[Information provided]

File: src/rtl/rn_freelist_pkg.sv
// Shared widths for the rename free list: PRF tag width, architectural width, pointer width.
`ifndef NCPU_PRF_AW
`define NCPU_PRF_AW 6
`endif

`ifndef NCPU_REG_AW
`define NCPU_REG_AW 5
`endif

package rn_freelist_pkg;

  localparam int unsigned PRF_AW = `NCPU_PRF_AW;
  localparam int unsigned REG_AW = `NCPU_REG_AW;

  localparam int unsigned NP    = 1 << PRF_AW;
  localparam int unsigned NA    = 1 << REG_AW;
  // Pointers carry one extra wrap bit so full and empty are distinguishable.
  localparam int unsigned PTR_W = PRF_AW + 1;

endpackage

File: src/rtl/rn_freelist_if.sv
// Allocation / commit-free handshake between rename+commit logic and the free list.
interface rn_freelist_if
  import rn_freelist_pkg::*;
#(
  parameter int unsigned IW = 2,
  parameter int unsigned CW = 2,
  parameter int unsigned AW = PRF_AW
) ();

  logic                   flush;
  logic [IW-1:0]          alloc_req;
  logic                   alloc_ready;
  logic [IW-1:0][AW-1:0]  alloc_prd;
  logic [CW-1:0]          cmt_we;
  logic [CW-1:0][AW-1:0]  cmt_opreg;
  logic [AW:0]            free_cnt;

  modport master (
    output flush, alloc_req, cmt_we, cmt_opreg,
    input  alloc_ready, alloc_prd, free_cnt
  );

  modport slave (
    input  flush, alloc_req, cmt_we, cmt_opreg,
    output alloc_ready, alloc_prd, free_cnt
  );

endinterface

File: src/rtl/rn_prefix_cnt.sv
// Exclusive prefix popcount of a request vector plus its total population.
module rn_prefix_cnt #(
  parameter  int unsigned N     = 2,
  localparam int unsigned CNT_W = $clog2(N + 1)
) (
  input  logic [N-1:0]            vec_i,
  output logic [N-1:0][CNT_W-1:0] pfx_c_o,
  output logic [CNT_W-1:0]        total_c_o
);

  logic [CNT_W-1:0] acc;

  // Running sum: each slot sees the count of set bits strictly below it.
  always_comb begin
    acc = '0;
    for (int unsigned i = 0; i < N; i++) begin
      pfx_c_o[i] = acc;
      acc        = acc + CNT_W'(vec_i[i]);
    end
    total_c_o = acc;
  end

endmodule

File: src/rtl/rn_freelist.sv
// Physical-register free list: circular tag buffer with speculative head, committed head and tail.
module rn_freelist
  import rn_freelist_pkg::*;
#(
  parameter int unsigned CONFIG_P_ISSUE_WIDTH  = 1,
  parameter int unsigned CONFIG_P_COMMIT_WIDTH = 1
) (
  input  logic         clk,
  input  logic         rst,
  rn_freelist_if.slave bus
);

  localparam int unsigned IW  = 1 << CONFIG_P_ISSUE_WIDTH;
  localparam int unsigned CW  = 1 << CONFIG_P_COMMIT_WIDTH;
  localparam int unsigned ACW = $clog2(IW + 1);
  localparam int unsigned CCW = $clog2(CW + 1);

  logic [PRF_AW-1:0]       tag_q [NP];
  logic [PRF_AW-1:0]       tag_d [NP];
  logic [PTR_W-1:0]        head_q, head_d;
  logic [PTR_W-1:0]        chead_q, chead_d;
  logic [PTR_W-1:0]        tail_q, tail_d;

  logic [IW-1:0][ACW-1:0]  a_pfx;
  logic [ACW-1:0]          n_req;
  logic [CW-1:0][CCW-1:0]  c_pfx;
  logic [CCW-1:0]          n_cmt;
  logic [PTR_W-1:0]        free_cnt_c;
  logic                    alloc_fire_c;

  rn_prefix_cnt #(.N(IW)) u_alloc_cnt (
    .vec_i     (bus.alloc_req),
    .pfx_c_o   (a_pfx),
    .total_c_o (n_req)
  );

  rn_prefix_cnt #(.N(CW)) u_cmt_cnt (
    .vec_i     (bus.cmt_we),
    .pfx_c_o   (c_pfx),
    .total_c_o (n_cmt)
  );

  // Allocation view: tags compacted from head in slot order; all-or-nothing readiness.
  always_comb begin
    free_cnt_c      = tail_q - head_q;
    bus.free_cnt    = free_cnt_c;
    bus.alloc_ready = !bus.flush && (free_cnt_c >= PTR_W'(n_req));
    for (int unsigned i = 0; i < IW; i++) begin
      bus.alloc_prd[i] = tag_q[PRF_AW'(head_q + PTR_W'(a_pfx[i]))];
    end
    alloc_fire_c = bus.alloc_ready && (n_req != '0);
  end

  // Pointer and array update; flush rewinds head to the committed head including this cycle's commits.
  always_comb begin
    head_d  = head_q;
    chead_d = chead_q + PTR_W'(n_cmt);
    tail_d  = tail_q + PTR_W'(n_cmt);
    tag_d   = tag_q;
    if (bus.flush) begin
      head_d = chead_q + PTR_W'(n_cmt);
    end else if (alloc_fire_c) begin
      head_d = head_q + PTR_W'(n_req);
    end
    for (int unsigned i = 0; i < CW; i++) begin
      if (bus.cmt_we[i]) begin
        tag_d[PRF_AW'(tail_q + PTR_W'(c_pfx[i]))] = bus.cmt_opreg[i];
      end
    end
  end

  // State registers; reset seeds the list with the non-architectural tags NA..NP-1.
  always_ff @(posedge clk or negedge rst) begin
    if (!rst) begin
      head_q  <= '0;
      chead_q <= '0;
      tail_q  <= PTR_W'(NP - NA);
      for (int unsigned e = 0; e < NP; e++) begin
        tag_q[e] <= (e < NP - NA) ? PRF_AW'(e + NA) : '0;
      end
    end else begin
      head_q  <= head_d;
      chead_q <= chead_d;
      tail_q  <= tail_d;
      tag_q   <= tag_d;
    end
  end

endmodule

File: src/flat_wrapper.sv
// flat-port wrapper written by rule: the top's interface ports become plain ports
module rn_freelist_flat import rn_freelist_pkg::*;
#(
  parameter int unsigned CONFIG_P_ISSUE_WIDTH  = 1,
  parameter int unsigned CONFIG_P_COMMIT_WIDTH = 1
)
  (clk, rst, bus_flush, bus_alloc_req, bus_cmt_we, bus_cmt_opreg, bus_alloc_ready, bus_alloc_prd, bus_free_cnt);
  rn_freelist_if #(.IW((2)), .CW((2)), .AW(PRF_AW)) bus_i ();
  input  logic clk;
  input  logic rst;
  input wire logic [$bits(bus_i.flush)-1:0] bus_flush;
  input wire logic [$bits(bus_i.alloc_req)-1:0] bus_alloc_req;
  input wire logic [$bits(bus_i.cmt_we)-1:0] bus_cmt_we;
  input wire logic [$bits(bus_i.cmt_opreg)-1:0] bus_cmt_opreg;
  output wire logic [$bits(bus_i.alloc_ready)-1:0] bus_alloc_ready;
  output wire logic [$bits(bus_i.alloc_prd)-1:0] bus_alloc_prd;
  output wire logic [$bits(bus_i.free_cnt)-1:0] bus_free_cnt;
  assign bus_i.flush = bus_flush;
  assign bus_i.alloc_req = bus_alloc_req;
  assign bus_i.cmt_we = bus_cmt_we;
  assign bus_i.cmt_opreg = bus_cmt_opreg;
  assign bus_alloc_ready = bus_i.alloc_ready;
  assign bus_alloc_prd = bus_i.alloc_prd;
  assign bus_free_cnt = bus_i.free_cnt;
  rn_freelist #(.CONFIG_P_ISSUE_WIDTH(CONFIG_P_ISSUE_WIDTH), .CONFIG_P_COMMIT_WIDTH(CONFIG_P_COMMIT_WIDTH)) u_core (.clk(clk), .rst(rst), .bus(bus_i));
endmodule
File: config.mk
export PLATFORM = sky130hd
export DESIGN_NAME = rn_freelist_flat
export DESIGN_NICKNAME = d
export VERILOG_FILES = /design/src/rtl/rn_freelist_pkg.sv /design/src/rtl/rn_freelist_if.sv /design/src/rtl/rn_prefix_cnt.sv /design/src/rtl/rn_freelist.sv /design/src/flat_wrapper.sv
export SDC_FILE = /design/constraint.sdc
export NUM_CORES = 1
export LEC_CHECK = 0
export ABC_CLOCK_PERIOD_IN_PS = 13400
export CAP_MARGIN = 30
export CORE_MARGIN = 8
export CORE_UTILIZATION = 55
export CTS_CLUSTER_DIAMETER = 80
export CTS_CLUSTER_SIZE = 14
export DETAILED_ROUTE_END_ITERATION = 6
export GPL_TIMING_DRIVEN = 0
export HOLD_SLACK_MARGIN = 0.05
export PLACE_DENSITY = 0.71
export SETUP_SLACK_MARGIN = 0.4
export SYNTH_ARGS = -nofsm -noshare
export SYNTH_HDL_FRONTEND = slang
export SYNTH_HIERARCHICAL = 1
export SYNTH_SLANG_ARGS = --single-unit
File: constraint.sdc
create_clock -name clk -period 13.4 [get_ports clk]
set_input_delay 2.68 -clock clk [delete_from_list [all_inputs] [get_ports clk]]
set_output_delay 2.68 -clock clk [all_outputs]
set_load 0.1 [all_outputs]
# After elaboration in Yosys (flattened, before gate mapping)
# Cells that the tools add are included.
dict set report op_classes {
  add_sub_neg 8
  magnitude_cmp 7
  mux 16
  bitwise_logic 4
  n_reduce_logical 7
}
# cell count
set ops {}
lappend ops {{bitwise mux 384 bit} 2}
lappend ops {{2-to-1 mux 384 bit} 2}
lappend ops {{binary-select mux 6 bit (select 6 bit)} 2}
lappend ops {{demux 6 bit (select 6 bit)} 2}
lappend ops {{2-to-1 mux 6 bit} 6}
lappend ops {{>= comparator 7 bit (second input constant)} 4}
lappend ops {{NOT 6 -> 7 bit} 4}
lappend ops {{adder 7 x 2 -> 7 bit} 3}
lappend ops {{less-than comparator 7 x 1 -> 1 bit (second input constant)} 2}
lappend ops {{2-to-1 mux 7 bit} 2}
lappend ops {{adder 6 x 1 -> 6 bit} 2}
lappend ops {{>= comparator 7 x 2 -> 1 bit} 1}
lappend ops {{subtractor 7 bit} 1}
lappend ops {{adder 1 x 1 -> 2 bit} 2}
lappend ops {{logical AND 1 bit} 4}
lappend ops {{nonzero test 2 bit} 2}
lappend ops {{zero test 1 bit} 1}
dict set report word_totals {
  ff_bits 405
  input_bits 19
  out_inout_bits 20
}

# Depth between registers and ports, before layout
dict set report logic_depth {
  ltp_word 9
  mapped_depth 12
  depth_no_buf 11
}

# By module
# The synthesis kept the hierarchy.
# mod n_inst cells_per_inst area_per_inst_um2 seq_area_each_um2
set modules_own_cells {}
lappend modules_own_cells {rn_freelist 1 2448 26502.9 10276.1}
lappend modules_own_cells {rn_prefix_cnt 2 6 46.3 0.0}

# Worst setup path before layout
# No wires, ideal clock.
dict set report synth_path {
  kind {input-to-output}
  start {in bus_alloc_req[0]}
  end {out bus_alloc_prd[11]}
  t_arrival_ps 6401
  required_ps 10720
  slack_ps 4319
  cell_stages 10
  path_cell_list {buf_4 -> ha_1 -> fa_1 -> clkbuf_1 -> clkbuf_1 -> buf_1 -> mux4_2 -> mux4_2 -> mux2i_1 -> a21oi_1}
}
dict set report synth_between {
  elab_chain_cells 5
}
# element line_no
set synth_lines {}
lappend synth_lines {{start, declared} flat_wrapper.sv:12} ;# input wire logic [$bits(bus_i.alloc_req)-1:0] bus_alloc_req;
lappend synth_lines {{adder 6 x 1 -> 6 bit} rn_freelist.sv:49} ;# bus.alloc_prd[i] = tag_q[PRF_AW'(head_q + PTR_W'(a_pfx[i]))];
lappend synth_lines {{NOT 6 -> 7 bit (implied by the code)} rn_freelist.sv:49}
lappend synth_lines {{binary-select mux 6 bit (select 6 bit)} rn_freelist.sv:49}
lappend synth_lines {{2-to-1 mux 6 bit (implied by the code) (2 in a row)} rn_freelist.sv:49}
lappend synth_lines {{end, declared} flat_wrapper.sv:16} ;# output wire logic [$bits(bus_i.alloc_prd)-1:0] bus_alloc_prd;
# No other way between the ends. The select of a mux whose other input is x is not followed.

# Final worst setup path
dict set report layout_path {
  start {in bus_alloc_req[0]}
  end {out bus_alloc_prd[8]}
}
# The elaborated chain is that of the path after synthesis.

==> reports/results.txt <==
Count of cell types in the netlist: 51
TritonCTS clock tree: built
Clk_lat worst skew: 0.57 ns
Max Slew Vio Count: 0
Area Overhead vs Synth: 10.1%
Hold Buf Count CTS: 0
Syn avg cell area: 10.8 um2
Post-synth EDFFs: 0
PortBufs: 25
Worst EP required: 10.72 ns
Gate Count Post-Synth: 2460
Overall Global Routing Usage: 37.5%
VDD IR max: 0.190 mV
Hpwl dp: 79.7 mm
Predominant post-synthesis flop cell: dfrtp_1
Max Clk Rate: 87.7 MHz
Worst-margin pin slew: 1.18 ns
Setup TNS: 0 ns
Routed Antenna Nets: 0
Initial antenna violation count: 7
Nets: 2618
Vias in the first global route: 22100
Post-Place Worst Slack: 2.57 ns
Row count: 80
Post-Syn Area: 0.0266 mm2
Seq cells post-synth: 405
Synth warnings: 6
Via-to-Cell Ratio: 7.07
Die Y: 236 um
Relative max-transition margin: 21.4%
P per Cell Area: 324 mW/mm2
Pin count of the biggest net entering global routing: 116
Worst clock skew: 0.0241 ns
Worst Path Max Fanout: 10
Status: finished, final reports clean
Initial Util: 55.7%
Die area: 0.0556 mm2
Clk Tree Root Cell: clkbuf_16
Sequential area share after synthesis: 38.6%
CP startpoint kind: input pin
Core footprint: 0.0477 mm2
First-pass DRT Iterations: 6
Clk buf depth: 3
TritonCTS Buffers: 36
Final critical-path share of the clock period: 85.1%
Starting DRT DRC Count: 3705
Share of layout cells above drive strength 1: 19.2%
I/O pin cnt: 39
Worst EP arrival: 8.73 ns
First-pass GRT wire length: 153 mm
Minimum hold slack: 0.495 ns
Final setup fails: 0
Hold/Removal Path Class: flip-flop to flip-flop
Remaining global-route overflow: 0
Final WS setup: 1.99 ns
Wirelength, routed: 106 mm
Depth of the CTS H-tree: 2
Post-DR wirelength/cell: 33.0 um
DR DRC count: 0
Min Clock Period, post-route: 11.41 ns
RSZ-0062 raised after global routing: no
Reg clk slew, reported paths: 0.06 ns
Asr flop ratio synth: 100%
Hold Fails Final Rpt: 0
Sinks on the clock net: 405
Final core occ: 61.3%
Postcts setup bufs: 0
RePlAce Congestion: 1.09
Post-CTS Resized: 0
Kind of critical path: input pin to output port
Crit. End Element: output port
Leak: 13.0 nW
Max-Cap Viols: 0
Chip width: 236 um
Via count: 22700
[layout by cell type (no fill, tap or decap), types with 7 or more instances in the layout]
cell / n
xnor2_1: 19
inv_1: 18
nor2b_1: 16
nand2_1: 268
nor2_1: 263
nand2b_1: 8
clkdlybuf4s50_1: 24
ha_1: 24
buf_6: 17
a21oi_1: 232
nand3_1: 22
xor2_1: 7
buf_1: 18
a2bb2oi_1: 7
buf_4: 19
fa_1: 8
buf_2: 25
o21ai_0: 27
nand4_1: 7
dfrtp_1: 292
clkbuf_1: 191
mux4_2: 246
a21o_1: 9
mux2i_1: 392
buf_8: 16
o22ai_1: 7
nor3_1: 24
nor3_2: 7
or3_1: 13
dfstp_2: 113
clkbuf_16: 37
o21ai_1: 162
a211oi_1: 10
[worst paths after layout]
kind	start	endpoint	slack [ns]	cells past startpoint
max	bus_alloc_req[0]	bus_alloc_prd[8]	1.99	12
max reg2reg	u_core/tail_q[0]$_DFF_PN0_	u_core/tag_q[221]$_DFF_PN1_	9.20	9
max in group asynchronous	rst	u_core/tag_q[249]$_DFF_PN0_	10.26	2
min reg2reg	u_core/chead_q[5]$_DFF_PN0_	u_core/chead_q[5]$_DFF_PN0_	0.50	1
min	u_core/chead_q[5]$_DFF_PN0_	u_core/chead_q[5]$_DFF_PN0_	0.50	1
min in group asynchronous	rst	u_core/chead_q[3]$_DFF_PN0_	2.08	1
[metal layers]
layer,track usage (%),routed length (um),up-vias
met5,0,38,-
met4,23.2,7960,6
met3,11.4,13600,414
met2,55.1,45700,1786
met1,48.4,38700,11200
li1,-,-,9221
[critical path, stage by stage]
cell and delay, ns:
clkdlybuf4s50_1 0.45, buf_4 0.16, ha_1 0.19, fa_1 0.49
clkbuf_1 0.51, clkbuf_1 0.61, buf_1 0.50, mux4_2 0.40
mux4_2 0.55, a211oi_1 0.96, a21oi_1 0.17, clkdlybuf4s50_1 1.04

[/Information provided]

In the listing, find all lines with the string "define" and copy them.

▶ **Answer to this exercise**:
`define NCPU_PRF_AW 6
`define NCPU_REG_AW 5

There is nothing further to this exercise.